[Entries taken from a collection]
========

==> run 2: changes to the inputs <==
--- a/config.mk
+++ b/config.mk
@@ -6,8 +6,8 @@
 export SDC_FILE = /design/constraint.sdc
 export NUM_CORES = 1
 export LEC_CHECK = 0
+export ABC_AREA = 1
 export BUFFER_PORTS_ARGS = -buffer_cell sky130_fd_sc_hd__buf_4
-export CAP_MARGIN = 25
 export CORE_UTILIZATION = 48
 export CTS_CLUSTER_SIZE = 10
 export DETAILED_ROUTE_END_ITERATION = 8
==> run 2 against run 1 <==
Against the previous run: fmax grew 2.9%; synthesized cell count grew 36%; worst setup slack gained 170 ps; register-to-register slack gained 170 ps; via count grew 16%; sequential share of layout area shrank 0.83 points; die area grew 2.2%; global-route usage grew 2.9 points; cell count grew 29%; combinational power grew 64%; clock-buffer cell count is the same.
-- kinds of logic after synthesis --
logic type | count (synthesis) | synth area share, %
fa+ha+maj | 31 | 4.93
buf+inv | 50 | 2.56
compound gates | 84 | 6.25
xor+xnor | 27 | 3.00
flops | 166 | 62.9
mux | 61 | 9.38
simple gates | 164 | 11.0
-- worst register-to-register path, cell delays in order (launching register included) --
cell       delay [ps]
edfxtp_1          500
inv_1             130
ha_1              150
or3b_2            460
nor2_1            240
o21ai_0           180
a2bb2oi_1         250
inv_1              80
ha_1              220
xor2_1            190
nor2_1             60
### config.mk
export PLATFORM = sky130hd
export DESIGN_NAME = byte_ring_fifo_core
export DESIGN_NICKNAME = d
export VERILOG_FILES = /design/src/design/brf_pkg.sv /design/src/design/brf_ram.sv /design/src/design/byte_ring_fifo_core.sv
export SDC_FILE = /design/constraint.sdc
export NUM_CORES = 2
export LEC_CHECK = 0
export BUFFER_PORTS_ARGS = -buffer_cell sky130_fd_sc_hd__buf_4
export CAP_MARGIN = 20
export CELL_PAD_IN_SITES_DETAIL_PLACEMENT = 0
export CELL_PAD_IN_SITES_GLOBAL_PLACEMENT = 2
export CORE_ASPECT_RATIO = 1.2
export CORE_MARGIN = 2
export CORE_UTILIZATION = 50
export CTS_CLUSTER_SIZE = 14
export DETAILED_ROUTE_END_ITERATION = 10
export PLACE_DENSITY_LB_ADDON = 0.1
export SYNTH_ARGS = -nofsm -noshare
export SYNTH_HDL_FRONTEND = slang
export SYNTH_HIERARCHICAL = 1
export SYNTH_SLANG_ARGS = --single-unit
### constraint.sdc
create_clock -name i_clk -period 4.69 [get_ports i_clk]
set_input_delay 0 -clock i_clk [delete_from_list [all_inputs] [get_ports i_clk]]
set_output_delay 0 -clock i_clk [all_outputs]
set_load 0.05 [all_outputs]
### src/design/brf_pkg.sv
// Shared codes for the byte ring FIFO: action and status encodings.
// No dependencies; used by the core and its checker.
package brf_pkg;

    localparam logic [2:0] ACT_PUSH     = 3'd0;
    localparam logic [2:0] ACT_POP      = 3'd1;
    localparam logic [2:0] ACT_PEEK     = 3'd2;
    localparam logic [2:0] ACT_POP_RUN  = 3'd3;
    localparam logic [2:0] ACT_PEEK_RUN = 3'd4;
    localparam logic [2:0] ACT_SKIP_RUN = 3'd5;
    localparam logic [2:0] ACT_CLEAR    = 3'd6;

    localparam logic [1:0] ST_OK   = 2'd0;
    localparam logic [1:0] ST_ERR  = 2'd1;
    localparam logic [1:0] ST_BUSY = 2'd2;

    localparam int unsigned CAP_WIDTH = 9;

    typedef logic [CAP_WIDTH-1:0] t_cap;
    typedef logic [7:0]           t_count;

endpackage

### src/design/brf_ram.sv
// Byte store of the ring FIFO: one write port, one read port, registered read data.
// Standalone; no package needed.
module brf_ram #(
    parameter int ENTRIES = 256,
    localparam int AW = $clog2(ENTRIES)
) (
    input  logic          i_clk,
    input  logic          i_we,
    input  logic [AW-1:0] i_waddr,
    input  logic [7:0]    i_wdata,
    input  logic          i_re,
    input  logic [AW-1:0] i_raddr,
    output logic [7:0]    o_rdata
);

    logic [7:0] r_mem [ENTRIES];
    logic [7:0] r_rdata;

    always_ff @(posedge i_clk) begin
        if (i_we) begin
            r_mem[i_waddr] <= i_wdata;
        end
    end

    // hold the last read word until the next read
    always_ff @(posedge i_clk) begin
        if (i_re) begin
            r_rdata <= r_mem[i_raddr];
        end
    end

    assign o_rdata = r_rdata;

endmodule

========

Task statement
Count the lines in the records above that contain the word "worst", and report only that number.

Result of the exercise
2